During the work on Karta I learned quite a few lessons about the nature of scoring algorithms for binary matching. This section will include a list of the tips I found useful, hoping they could help other researchers / developers as well.
- Anchor functions can easily generate many matches later on.
- Finding anchor functions should be done without any dependency on the way we later on match additional functions. Anchor functions are too important to be missed by optimizations.
- The compiler can sometimes mess around with the order of the functions inside a single compiled binary file. However, it tends to keep the existing order as-is.
- Don’t give (non-constant) positive scoring to artifacts when there is a reasonable scenario in which low meaningfully different functions receive a “match” score only because of this artifact. For example: number of instructions, frame size, etc.
- Don’t jump to make score-based decisions. Round up all of the possible matching candidates, and only pick the promising ones - those who receive enough score points and are way ahead of their competitors.
- Functions can be be complicated, store a full call order (path per ref, all paths per call), otherwise the call order will trigger a False Positive (a.k.a.

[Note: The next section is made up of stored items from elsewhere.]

Background: an optimization exercise with open tools, aiming at small area. Do not read the settings as production practice.
The RTL of this run was laid out without a check of its function.
Power is estimated from default activity; no workload was simulated.

==> flow/design.v <==
module Cinema(input [17:0]SW, input clk, input rst, output reg [17:0]LEDR , input [3:0]KEY, output [7:0]HEX0,
			  output [7:0]HEX4, output [7:0]HEX5, output [7:0]HEX6, output [7:0]HEX7, output [7:0]HEX1, output [7:0]HEX2, output [7:0]HEX3);
integer filmeEscolhido;  
integer filme;  
integer horarioEscolhido;  
integer horario;  
integer assentoEscolhido;  
reg [17:0] assento11;  
reg [17:0] assento12;  
reg [17:0] assento21;  
reg [17:0] assento22;  
integer valorInserido;  
integer valor;  
integer pago;  
integer quantidadeDeIngresso;  
integer trocoFeito;  
integer troco;  
wire [7:0]F = 4'hF;  
wire [7:0]H = 4'hC;  
reg [7:0]dFilme;  
reg [7:0]dHorario;  
reg [7:0]display1;  
reg [7:0]display2;  
reg [7:0]display3;  
reg [7:0]display4;  
integer bouncing;  
integer bouncing2;  
integer i;  
integer pagoAgora;  
always@(posedge clk) begin
  if (rst) begin  
    filmeEscolhido <= 0; filme <= 0; horarioEscolhido <= 0; horario <= 0; assentoEscolhido <= 0;
    assento11 <= 0; assento12 <= 0; assento21 <= 0; assento22 <= 0;
    valorInserido <= 0; valor <= 0; pago <= 0; quantidadeDeIngresso <= 0; trocoFeito <= 0; troco <= 0;
    dFilme <= 0; dHorario <= 0; display1 <= 0; display2 <= 0; display3 <= 0; display4 <= 0;
    bouncing <= 0; LEDR <= 0;
  end else begin
    if(!filmeEscolhido && bouncing == 0) begin  
		troco = 0;
        if(KEY == 4'b1110) begin  
            filme = 1;  
            filmeEscolhido = 1;  
            dFilme = 4'h1;  
            bouncing = 1;  
        end
        if(KEY == 4'b1101) begin  
            filme = 2;  
            filmeEscolhido = 1;  
            dFilme = 4'h2;  
        end
    end
    if(!horarioEscolhido && filmeEscolhido == 1) begin  
        if(KEY == 4'b1011) begin  
            horario = 1;  
            horarioEscolhido = 1;  
            dHorario = 4'h1;  
            display1 = 4'h1;  
            display2 = 4'h4;  
            display3 = 4'h0;  
            display4 = 4'h0;  
        end
        if(KEY == 4'b0111) begin  
            horario = 2;  
            horarioEscolhido = 1;  
            dHorario = 4'h2;  
            display1 = 4'h1;  
            display2 = 4'h6;  
            display3 = 4'h0;  
            display4 = 4'h0;  
        end
    end
    quantidadeDeIngresso=0;  
    if(!assentoEscolhido && horarioEscolhido == 1) begin  
        LEDR = 18'b111111111111111111;  
        for (i = 0; i<18; i = i + 1) begin
            if(SW[i] == 1) quantidadeDeIngresso = quantidadeDeIngresso + 1;  
        end
        valor = quantidadeDeIngresso * 15;  
        if(KEY == 4'b0011) begin  
            assentoEscolhido <= 1;  
            if(filme == 1 && horario == 1) assento11 <= assento11 + SW;  
            if(filme == 1 && horario == 2) assento12 <= assento12 + SW;  
            if(filme == 2 && horario == 1) assento21 <= assento21 + SW;  
            if(filme == 2 && horario == 2) assento22 <= assento22 + SW;  
        end
    end
    if(filme == 1 && horario == 1)begin  
		LEDR = ~assento11;
		bouncing = 0;
	end
    if(filme == 1 && horario == 2)begin  
		LEDR = ~assento12;
		bouncing = 0;
    end
    if(filme == 2 && horario == 1)begin  
		LEDR = ~assento21;
	end
    if(filme == 2 && horario == 2)begin  
		LEDR = ~assento22;
	end
    pagoAgora = pago;
    if (!pago && assentoEscolhido == 1) begin  
        if(KEY == 4'b1110) begin  
            valorInserido = valorInserido + 5;
        end
        if(KEY == 4'b1101) begin  
            valorInserido = valorInserido + 10;
        end
        if(KEY == 4'b1011) begin  
            valorInserido = valorInserido + 20;
        end
        if(KEY == 4'b0111) begin  
            valorInserido = valorInserido + 50;
        end
        if(valor == valorInserido) begin  
			pagoAgora = 1;  
		end
		if (valor < valorInserido && !trocoFeito) begin  
			troco <= valorInserido - valor;  
			pago <= 1;  
			trocoFeito <= 1;  
		end
    end
    if(pagoAgora == 1) begin  
		filmeEscolhido <= 0;
		horarioEscolhido <= 0;
		horario <= 0;
		assentoEscolhido <= 0;
		valorInserido <= 0;
		valor <= 0;
		pago <= 0;
		quantidadeDeIngresso <= 0;
		trocoFeito <= 0;
		pago <= 0;
	end
end
end
reg [7:0] SevenSeg;  
	always @(*)  
	case(F)  
		4'h0: SevenSeg = 8'b11111100;
		4'h1: SevenSeg = 8'b01100000;
		4'h2: SevenSeg = 8'b11011010;
		4'h3: SevenSeg = 8'b11110010;
		4'h4: SevenSeg = 8'b01100110;
		4'h5: SevenSeg = 8'b10110110;
		4'h6: SevenSeg = 8'b10111110;
		4'h7: SevenSeg = 8'b11100000;
		4'h8: SevenSeg = 8'b11111110;
		4'h9: SevenSeg = 8'b11110110;
		4'hF: SevenSeg = 8'b10001110;
		default: SevenSeg = 8'b00000000;
	endcase
	assign {HEX7[0], HEX7[1], HEX7[2], HEX7[3], HEX7[4], HEX7[5], HEX7[6], HEX7[7]} = ~SevenSeg;
	reg [7:0] SevenSeg1;
	always @(*)  
	case(H)
		4'h0: SevenSeg1 = 8'b11111100;
		4'h1: SevenSeg1 = 8'b01100000;
		4'h2: SevenSeg1 = 8'b11011010;
		4'h3: SevenSeg1 = 8'b11110010;
		4'h4: SevenSeg1 = 8'b01100110;
		4'h5: SevenSeg1 = 8'b10110110;
		4'h6: SevenSeg1 = 8'b10111110;
		4'h7: SevenSeg1 = 8'b11100000;
		4'h8: SevenSeg1 = 8'b11111110;
		4'h9: SevenSeg1 = 8'b11110110;
		4'hC: SevenSeg1 = 8'b01101110;
		default: SevenSeg1 = 8'b00000000;
	endcase
	assign {HEX5[0], HEX5[1], HEX5[2], HEX5[3], HEX5[4], HEX5[5], HEX5[6], HEX5[7]} = ~SevenSeg1;
	reg [7:0] SevenSeg2;
	always @(*)  
	case(dFilme)
		4'h0: SevenSeg2 = 8'b11111100;
		4'h1: SevenSeg2 = 8'b01100000;
		4'h2: SevenSeg2 = 8'b11011010;
		4'h3: SevenSeg2 = 8'b11110010;
		4'h4: SevenSeg2 = 8'b01100110;
		4'h5: SevenSeg2 = 8'b10110110;
		4'h6: SevenSeg2 = 8'b10111110;
		4'h7: SevenSeg2 = 8'b11100000;
		4'h8: SevenSeg2 = 8'b11111110;
		4'h9: SevenSeg2 = 8'b11110110;
		4'hC: SevenSeg2 = 8'b01101110;
		default: SevenSeg2 = 8'b00000000;
	endcase
	assign {HEX6[0], HEX6[1], HEX6[2], HEX6[3], HEX6[4], HEX6[5], HEX6[6], HEX6[7]} = ~SevenSeg2;
	reg [7:0] SevenSeg3;
	always @(*)  
	case(dHorario)
		4'h0: SevenSeg3 = 8'b11111100;
		4'h1: SevenSeg3 = 8'b01100000;
		4'h2: SevenSeg3 = 8'b11011010;
		4'h3: SevenSeg3 = 8'b11110010;
		4'h4: SevenSeg3 = 8'b01100110;
		4'h5: SevenSeg3 = 8'b10110110;
		4'h6: SevenSeg3 = 8'b10111110;
		4'h7: SevenSeg3 = 8'b11100000;
		4'h8: SevenSeg3 = 8'b11111110;
		4'h9: SevenSeg3 = 8'b11110110;
		4'hC: SevenSeg3 = 8'b01101110;
		default: SevenSeg3 = 8'b00000000;
	endcase
	assign {HEX4[0], HEX4[1], HEX4[2], HEX4[3], HEX4[4], HEX4[5], HEX4[6], HEX4[7]} = ~SevenSeg3;
	reg [7:0] SevenSeg4;
	always @(*)  
	case(display1)
		4'h0: SevenSeg4 = 8'b11111100;
		4'h1: SevenSeg4 = 8'b01100000;
		4'h2: SevenSeg4 = 8'b11011010;
		4'h3: SevenSeg4 = 8'b11110010;
		4'h4: SevenSeg4 = 8'b01100110;
		4'h5: SevenSeg4 = 8'b10110110;
		4'h6: SevenSeg4 = 8'b10111110;
		4'h7: SevenSeg4 = 8'b11100000;
		4'h8: SevenSeg4 = 8'b11111110;
		4'h9: SevenSeg4 = 8'b11110110;
		4'hC: SevenSeg4 = 8'b01101110;
		default: SevenSeg4 = 8'b00000000;
	endcase
	assign {HEX3[0], HEX3[1], HEX3[2], HEX3[3], HEX3[4], HEX3[5], HEX3[6], HEX3[7]} = ~SevenSeg4;
	reg [7:0] SevenSeg5;
	always @(*)  
	case(display2)
		4'h0: SevenSeg5 = 8'b11111100;
		4'h1: SevenSeg5 = 8'b01100000;
		4'h2: SevenSeg5 = 8'b11011010;
		4'h3: SevenSeg5 = 8'b11110010;
		4'h4: SevenSeg5 = 8'b01100110;
		4'h5: SevenSeg5 = 8'b10110110;
		4'h6: SevenSeg5 = 8'b10111110;
		4'h7: SevenSeg5 = 8'b11100000;
		4'h8: SevenSeg5 = 8'b11111110;
		4'h9: SevenSeg5 = 8'b11110110;
		4'hC: SevenSeg5 = 8'b01101110;
		default: SevenSeg5 = 8'b00000000;
	endcase
	assign {HEX2[0], HEX2[1], HEX2[2], HEX2[3], HEX2[4], HEX2[5], HEX2[6], HEX2[7]} = ~SevenSeg5;
	reg [7:0] SevenSeg6;
	always @(*)  
	case(display3)
		4'h0: SevenSeg6 = 8'b11111100;
		4'h1: SevenSeg6 = 8'b01100000;
		4'h2: SevenSeg6 = 8'b11011010;
		4'h3: SevenSeg6 = 8'b11110010;
		4'h4: SevenSeg6 = 8'b01100110;
		4'h5: SevenSeg6 = 8'b10110110;
		4'h6: SevenSeg6 = 8'b10111110;
		4'h7: SevenSeg6 = 8'b11100000;
		4'h8: SevenSeg6 = 8'b11111110;
		4'h9: SevenSeg6 = 8'b11110110;
		4'hC: SevenSeg6 = 8'b01101110;
		default: SevenSeg6 = 8'b00000000;
	endcase
	assign {HEX1[0], HEX1[1], HEX1[2], HEX1[3], HEX1[4], HEX1[5], HEX1[6], HEX1[7]} = ~SevenSeg6;
	reg [7:0] SevenSeg7;
	always @(*)  
	case(display4)
		4'h0: SevenSeg7 = 8'b11111100;
		4'h1: SevenSeg7 = 8'b01100000;
		4'h2: SevenSeg7 = 8'b11011010;
		4'h3: SevenSeg7 = 8'b11110010;
		4'h4: SevenSeg7 = 8'b01100110;
		4'h5: SevenSeg7 = 8'b10110110;
		4'h6: SevenSeg7 = 8'b10111110;
		4'h7: SevenSeg7 = 8'b11100000;
		4'h8: SevenSeg7 = 8'b11111110;
		4'h9: SevenSeg7 = 8'b11110110;
		4'hC: SevenSeg7 = 8'b01101110;
		default: SevenSeg7 = 8'b00000000;
	endcase
	assign {HEX0[0], HEX0[1], HEX0[2], HEX0[3], HEX0[4], HEX0[5], HEX0[6], HEX0[7]} = ~SevenSeg7;
endmodule
This is an optimization exercise on Yosys and OpenROAD, whose aim is small area and a short achievable clock period, not a production implementation. RTL that was checked went through simulation tests only; none was proved equivalent to the original. The clock input has no modelled driver; a real chip could not lean on it and would need a root buffer or a full tree. Power and IR drop assume default switching activity.

==> inputs of 09-17 <==
Design wallace_multiplier_16bit, start of the top module:
module wallace_multiplier_16bit(
    input  wire        clk,
    input  wire        rst,
    input  wire [15:0] multiplicand,
    input  wire [15:0] multiplier,
    output reg  [31:0] result
);
clock: 3.0 ns
lec_check: 0
cap_margin: 20
core_margin: 2
core_utilization: 60
cts_buf_list: sky130_fd_sc_hd__clkbuf_4 sky130_fd_sc_hd__clkbuf_8
cts_cluster_diameter: 50
cts_cluster_size: 12
setup_slack_margin: 1.15
slew_margin: 20
synth_hierarchical: 1
synth_minimum_keep_size: 0
standard.sh (not shown) runs the stock make flow with config.mk's settings and CLKGATE_MAP_FILE= SYNTH_SCRIPT=/design/flow/synth_recipe.tcl, a recipe that flattens the netlist after the stock synthesis.
==> flow/flow/run.sh <==
#!/bin/bash
set -euo pipefail
export BUFFER_PORTS_ARGS="-buffer_cell sky130_fd_sc_hd__buf_1"
export CTS_ARGS="-sink_clustering_enable -repair_clock_nets -dont_use_dummy_load -sink_clustering_size 12 -sink_clustering_max_diameter 50 -buf_list {sky130_fd_sc_hd__clkbuf_4 sky130_fd_sc_hd__clkbuf_8}"
bash standard.sh cts > standard_to_cts.log 2>&1
RES=orfs/results/${FLOW_PLATFORM:-sky130hd}/wallace_multiplier_16bit/base R5_MODE=none \
  openroad -no_init -exit flow/skew.tcl > skew.log 2>&1
bash standard.sh > standard_finish.log 2>&1
Other scripts of this flow, unchanged in this note and not shown: flow/flow/skew.tcl
==> 03-15: changes against 09-17 <==
==> flow/flow/run.sh (replaced) <==
#!/bin/bash
# Standard ORFS layout (the standard.sh) with these changes:
#  - plain buf_1 cells as the port buffers (buffer_ports picks delay cells by default);
#  - clock tree synthesis without dummy load cells;
set -euo pipefail
export BUFFER_PORTS_ARGS="-buffer_cell sky130_fd_sc_hd__buf_1"
export CTS_ARGS="-sink_clustering_enable -repair_clock_nets -dont_use_dummy_load -sink_clustering_size 12 -sink_clustering_max_diameter 50 -buf_list {sky130_fd_sc_hd__clkbuf_4 sky130_fd_sc_hd__clkbuf_8}"
SKIP_CTS_REPAIR_TIMING=1 SETUP_SLACK_MARGIN=0 bash standard.sh cts > standard_to_cts.log 2>&1
RES=orfs/results/${FLOW_PLATFORM:-sky130hd}/wallace_multiplier_16bit/base R5_MODE=none \
  openroad -no_init -exit flow/skew.tcl > skew.log 2>&1
SETUP_SLACK_MARGIN=1.05 bash standard.sh > standard_finish.log 2>&1
--- a/flow/config.mk
+++ b/flow/config.mk
@@ -13,3 +13,2 @@
 export CTS_CLUSTER_SIZE = 12
-export SETUP_SLACK_MARGIN = 1.15
 export SLEW_MARGIN = 20
==> 08-12: changes against 09-17 <==
==> flow/flow/run.sh (replaced) <==
#!/bin/bash
# Standard ORFS layout (the standard.sh) with these changes:
#  - plain buf_1 cells as the port buffers (buffer_ports picks delay cells by default);
#  - clock tree synthesis without dummy load cells;
set -euo pipefail
export BUFFER_PORTS_ARGS="-buffer_cell sky130_fd_sc_hd__buf_1"
export CTS_ARGS="-sink_clustering_enable -repair_clock_nets -dont_use_dummy_load -sink_clustering_size 12 -sink_clustering_max_diameter 50 -buf_list {sky130_fd_sc_hd__clkbuf_4 sky130_fd_sc_hd__clkbuf_8}"
SKIP_CTS_REPAIR_TIMING=1 SETUP_SLACK_MARGIN=0 bash standard.sh cts > standard_to_cts.log 2>&1
RES=orfs/results/${FLOW_PLATFORM:-sky130hd}/wallace_multiplier_16bit/base R5_MODE=none \
  openroad -no_init -exit flow/skew.tcl > skew.log 2>&1
SETUP_SLACK_MARGIN=1.15 bash standard.sh > standard_finish.log 2>&1
--- a/flow/config.mk
+++ b/flow/config.mk
@@ -13,3 +13,2 @@
 export CTS_CLUSTER_SIZE = 12
-export SETUP_SLACK_MARGIN = 1.15
 export SLEW_MARGIN = 20
==> qor summary <==
                                                                            08-12                    03-15                    09-17
Lkg Pwr                                                                0.00588 µW               0.00544 µW               0.00628 µW
Total power                                                              12100 µW                 11800 µW                 12400 µW
Avg Vias per Cell                                                            5.18                     5.11                     5.20
Share of the final layout cell area in multi-input gates                    0.458                    0.479                    0.454
Fraction of met1 tracks used by global routing                              0.342                    0.342                    0.358
Final HPWL from detailed placement                                       17900 µm                 17900 µm                 17500 µm
Antenna violations before repair                                                0                        0                        1
Sequential group power                                                    5670 µW                  5670 µW                  5660 µW
Data-path buffer share of cell area in the final layout                    0.0994                   0.0515                    0.127
NumNets Final                                                                1449                     1383                     1490
Final clock period utilization by the worst path                            0.637                    0.656                    0.650
Worst hold margin                                                        0.112 ns                 0.111 ns                 0.104 ns
Layout area overhead                                                        17.5%                    10.4%                    24.9%
Fill cell count                                                              1485                     1623                     1342
Result of the run                                         complete, no violations  complete, no violations  complete, no violations
Proportion of power drawn by flip-flops and latches                         0.470                    0.481                    0.455
GR Util All Layers                                                          0.223                    0.223                    0.252
No functional check of the RTL was part of any run of this note.


==> inputs of harbor <==
wallace_multiplier_16bit, a different RTL version from the one above (not shown whole).
## wallace_multiplier_16bit
module wallace_multiplier_16bit(
    input  wire        clk,
    input  wire        rst,
    input  wire [15:0] multiplicand,
    input  wire [15:0] multiplier,
    output reg  [31:0] result
);
reg q1_multiplicand_0;
reg q1_multiplicand_1;
reg q1_multiplicand_2;
reg q1_multiplicand_3;
reg q1_multiplicand_4;
reg q1_multiplicand_5;
reg q1_multiplicand_6;
reg q1_multiplicand_7;
reg q1_multiplicand_8;
reg q1_multiplicand_9;
reg q1_multiplicand_10;
reg q1_multiplicand_11;
reg q1_multiplicand_12;
reg q1_multiplicand_13;
reg q1_multiplicand_14;
reg q1_multiplicand_15;
reg q1_multiplier_0;
reg q1_multiplier_1;
reg q1_multiplier_2;
reg q1_multiplier_3;
reg q1_multiplier_4;
reg q1_multiplier_5;
reg q1_multiplier_6;
reg q1_multiplier_7;
reg q1_multiplier_8;
reg q1_multiplier_9;
reg q1_multiplier_10;
reg q1_multiplier_11;
reg q1_multiplier_12;
reg q1_multiplier_13;
reg q1_multiplier_14;
reg q1_multiplier_15;
reg q2_p33;
reg q2_s398;
reg q2_s400;
reg q2_s414;
reg q2_s402;
reg q2_s422;
reg q2_c403;
reg q2_s404;
reg q2_c423;
reg q2_s336;
reg q2_c387;
reg q2_s388;
reg q2_c405;
reg q2_s340;
reg q2_c389;
reg q2_s390;
reg q2_c339;
reg q2_c341;
reg q2_s342;
reg q2_s344;
reg q2_c391;
reg q2_c343;
reg q2_c345;
reg q2_s346;
reg q2_s348;
reg q2_s266;
reg q2_s268;
reg q2_s270;
reg q2_c347;
reg q2_c349;
reg q2_s350;
reg q2_c271;
reg q2_s274;
reg q2_s276;
reg q2_c351;
reg q2_s352;
reg q2_c277;
reg q2_s280;
reg q2_s282;
reg q2_c353;
reg q2_s354;
reg q2_c281;
reg q2_c283;
reg q2_s286;
  ...
clock: 3.0 ns
lec_check: 0
cap_margin: 20
core_margin: 2
core_utilization: 60
cts_buf_list: sky130_fd_sc_hd__clkbuf_4 sky130_fd_sc_hd__clkbuf_8
cts_cluster_diameter: 50
cts_cluster_size: 12
setup_slack_margin: 1.1
slew_margin: 20
synth_hierarchical: 1
synth_minimum_keep_size: 0
==> flow/flow/run.sh <==
#!/bin/bash
# Standard ORFS layout (the standard.sh) with two changes:
#  - plain buf_1 cells as the port buffers (buffer_ports picks delay cells by default);
#  - clock tree synthesis without dummy load cells.
set -euo pipefail
export BUFFER_PORTS_ARGS="-buffer_cell sky130_fd_sc_hd__buf_1"
export CTS_ARGS="-sink_clustering_enable -repair_clock_nets -dont_use_dummy_load -sink_clustering_size 12 -sink_clustering_max_diameter 50 -buf_list {sky130_fd_sc_hd__clkbuf_4 sky130_fd_sc_hd__clkbuf_8}"
bash standard.sh > standard_flow.log 2>&1
==> inputs of delta, as changes to harbor <==
==> flow/run.sh (new file) <==
#!/bin/bash
# synth_recipe.tcl (not shown) runs the flow's synth.tcl, then flattens the netlist and writes it again
# the make line also repeats each setting of config.mk as NAME=value (left out here)
make -C /OpenROAD-flow-scripts/flow DESIGN_CONFIG=/design/flow/config.mk WORK_HOME=/design/flow/orfs CLKGATE_MAP_FILE= SYNTH_SCRIPT=/design/flow/synth_recipe.tcl finish
removed: flow/flow/run.sh
removed: flow/standard.sh
==> inputs of garnet, as changes to harbor <==
==> flow/flow/run.sh (replaced) <==
#!/bin/bash
# Standard ORFS layout (the standard.sh) with two changes:
#  - plain buf_1 cells as the port buffers (buffer_ports picks delay cells by default);
#  - clock tree synthesis without dummy load cells.
set -euo pipefail
export BUFFER_PORTS_ARGS="-buffer_cell sky130_fd_sc_hd__buf_1"
export CTS_ARGS="-sink_clustering_enable -repair_clock_nets -dont_use_dummy_load -sink_clustering_size 10 -sink_clustering_max_diameter 40 -buf_list {sky130_fd_sc_hd__clkbuf_4}"
bash standard.sh > standard_flow.log 2>&1
==> comparison table <==
| item | garnet | delta | harbor |
|---|---|---|---|
| Power dissipated in sequential cells | 0.00645 W | 0.00645 W | 0.00644 W |
| Endpoint of the worst-slack reg-to-reg timing path | q2_s368$_DFF_P_ | q3_s579$_DFF_P_ | result[28]$_DFF_PP0_ |
| Number of CTS-inserted buffers | 44 | 37 | 36 |
| Placed instance count | 1,372 | 1,369 | 1,372 |
| Clock network fraction of design power | 15.6% | 22.4% | 18.7% |
| Slew HR | 53.61% | 50.15% | 53.43% |
| Count of antenna diodes in the layout | 1 | 0 | 0 |
| Register fraction of the total cell area | 46.90% | 44.74% | 46.68% |
| Via density per instance | 5.079 | 5.104 | 5.051 |
| Critical Path Sink | q2_s368$_DFF_P_ | q3_s579$_DFF_P_ | result[28]$_DFF_PP0_ |
| Count of hold buffers inserted by post-cts repair | 3 | 0 | 0 |
| Status | finished clean | finished clean | finished clean |
| Number of setup buffers added after CTS | 0 | 1 | 0 |
| Antenna violations before repair | 1 | 0 | 0 |
| Final core area utilization | 65.29% | 68.43% | 65.63% |
| Total vias in the final route | 7,227 | 7,304 | 7,117 |
| Final worst path period share | 62.91% | 62.81% | 61.85% |
| Clock group | 0.00195 W | 0.00306 W | 0.00241 W |
| Worst setup slack for register-to-register paths | 1.11 ns | 1.12 ns | 1.14 ns |
| Start of the worst register-to-register path | q1_multiplier_4$_DFF_P_ | q2_s300$_DFF_P_ | q4_pp729$_DFF_P_ |
Function was not checked in any run of this note: the RTL went through the layout flow alone.


==> wip/amber <==
wallace_multiplier_16bit, a different RTL version from the one above (not shown whole).
## wallace_multiplier_16bit
module wallace_multiplier_16bit(
    input  wire        clk,
    input  wire        rst,
    input  wire [15:0] multiplicand,
    input  wire [15:0] multiplier,
    output reg  [31:0] result
);
reg q1_multiplicand_0;
reg q1_multiplicand_1;
reg q1_multiplicand_2;
reg q1_multiplicand_3;
reg q1_multiplicand_4;
reg q1_multiplicand_5;
reg q1_multiplicand_6;
reg q1_multiplicand_7;
reg q1_multiplicand_8;
reg q1_multiplicand_9;
reg q1_multiplicand_10;
reg q1_multiplicand_11;
reg q1_multiplicand_12;
reg q1_multiplicand_13;
reg q1_multiplicand_14;
reg q1_multiplicand_15;
reg q1_multiplier_0;
reg q1_multiplier_1;
reg q1_multiplier_2;
reg q1_multiplier_3;
reg q1_multiplier_4;
reg q1_multiplier_5;
reg q1_multiplier_6;
reg q1_multiplier_7;
reg q1_multiplier_8;
reg q1_multiplier_9;
reg q1_multiplier_10;
reg q1_multiplier_11;
reg q1_multiplier_12;
reg q1_multiplier_13;
reg q1_multiplier_14;
reg q1_multiplier_15;
reg q2_p33;
reg q2_s397;
reg q2_s399;
reg q2_s413;
reg q2_s401;
reg q2_s421;
reg q2_c402;
reg q2_s403;
reg q2_c422;
reg q2_s335;
reg q2_c386;
reg q2_s387;
reg q2_c404;
reg q2_s339;
reg q2_c388;
reg q2_s389;
reg q2_c338;
reg q2_c340;
reg q2_s341;
reg q2_s343;
reg q2_c390;
reg q2_c342;
reg q2_c344;
reg q2_s345;
reg q2_s347;
reg q2_s265;
reg q2_s267;
reg q2_s269;
reg q2_c346;
reg q2_c348;
reg q2_s349;
reg q2_c270;
reg q2_s273;
reg q2_s275;
reg q2_c350;
reg q2_s351;
reg q2_c276;
reg q2_s279;
reg q2_s281;
reg q2_c352;
reg q2_s353;
reg q2_c280;
reg q2_c282;
reg q2_s285;
reg q2_s287;
reg q2_c354;
reg q2_s355;
reg q2_c286;
reg q2_c288;
reg q2_s291;
reg q2_s293;
reg q2_c356;
reg q2_s357;
reg q2_c292;
reg q2_c294;
reg q2_s297;
reg q2_s299;
reg q2_c358;
reg q2_s359;
reg q2_c296;
reg q2_c298;
reg q2_c300;
reg q2_s301;
reg q2_s303;
reg q2_s305;
reg q2_c360;
reg q2_c304;
reg q2_c306;
reg q2_s309;
reg q2_s311;
reg q2_s361;
reg q2_c310;
reg q2_c312;
reg q2_s315;
reg q2_s317;
reg q2_c362;
reg q2_s363;
reg q2_c318;
reg q2_c364;
reg q2_s365;
reg q2_s367;
reg q2_s327;
reg q2_c366;
reg q2_c368;
reg q2_s369;
reg q2_s371;
reg q2_s329;
reg q2_c370;
reg q2_c372;
reg q2_s373;
reg q2_s375;
reg q2_s391;
  ...
make LEC_CHECK=0 CAP_MARGIN=20 CORE_MARGIN=2 CORE_UTILIZATION=60 SETUP_SLACK_MARGIN=1.0 SLEW_MARGIN=20 SYNTH_HIERARCHICAL=1 SYNTH_MINIMUM_KEEP_SIZE=0 finish   # period 3.0 ns
run.sh (not shown) runs the stock make flow with config.mk's settings and CLKGATE_MAP_FILE= SYNTH_SCRIPT=/design/flow/synth_recipe.tcl, a recipe that flattens the netlist after the stock synthesis.
Stock flow here: none of the scripts above is used.
==> wip/willow: changes against wip/amber <==
CORE_UTILIZATION = 40   (was 60)
==> run summary <==
- wip/amber produced a clean layout. wip/willow ran to the end with no violations.
- Of wip/willow and wip/amber, wip/willow has the higher clock power (gap about 8%, measured against wip/amber).
- Hold slack: wip/willow is higher than wip/amber (0.00087 ns).
- Against wip/willow, the total power of wip/amber is smaller by about 2%.
- In wip/amber the routed wire length is smaller than in wip/willow, by 6.5%.
==> figures <==
quantity	wip/willow	wip/amber
Run status	complete, no violations	complete, no violations
Hold path endpoint	q3_q2_r209_0	q4_q3_r471_1
Setup WS pre-CTS	0.746 ns	0.820 ns
Actual slew at the worst max-slew pin	0.597 ns	0.665 ns
Die footprint	36200 sq um	24300 sq um
Half-perimeter wire length after placement	18.9 mm	18.1 mm
Net count reported at finish	1443	1441
Highest clock frequency the design can meet	0.489 GHz	0.501 GHz
Tap Cells	455	285
Final critical-path required period	2.05 ns	2.00 ns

FP).
- Try to adaptively learn the characteristics of the matched binary through the eyes of matched couples. For example: does the compiler maintained function locality (matching neighbours)? what is the ratio between the instructions in the binary and the source?
- Adaptive scoring changes after every match, we can’t assume that a change in score implies we should double check / match our candidates.
- Give bonus score for “exact matching” feature: all (>1) consts matched, all (>1) strings matched, num calls (>1) matched, …
- Small functions contain limited scoring artifacts. Double their score so they would have the chance to reach the scoring threshold.
- Code blocks score is tightly coupled with instruction score, and their sum should be scored accordingly (they shouldn’t be handled separately).
- We can’t assume we know the file order in advance, we will have to deduce it on the flight.
- Using information from the single compiled files, we can see what functions are exported. Non-exported (static) functions can NOT be referenced by the integrating project (or even other library files when there is no inlining in the binary), and we can rely on this fact when we filter our candidates.
- Large leftovers can lead to false flagging of an external function as an internal one. This mainly means we are prone to errors when two libraries are adjacent and use one another. It also means that several parts of the same library must be handled together (as was done in OpenSSL).
- Scoring based on calls is good, however if we know that these calls are to the wrong functions (using knowledge from previous matches) we should update our score.
- On Windows there are linker optimizations, and they really mess-up the call graphs and the assumptions about locality / static functions.
- Basic support for linker optimizations (by detecting collision groups) can drastically improve the matching results.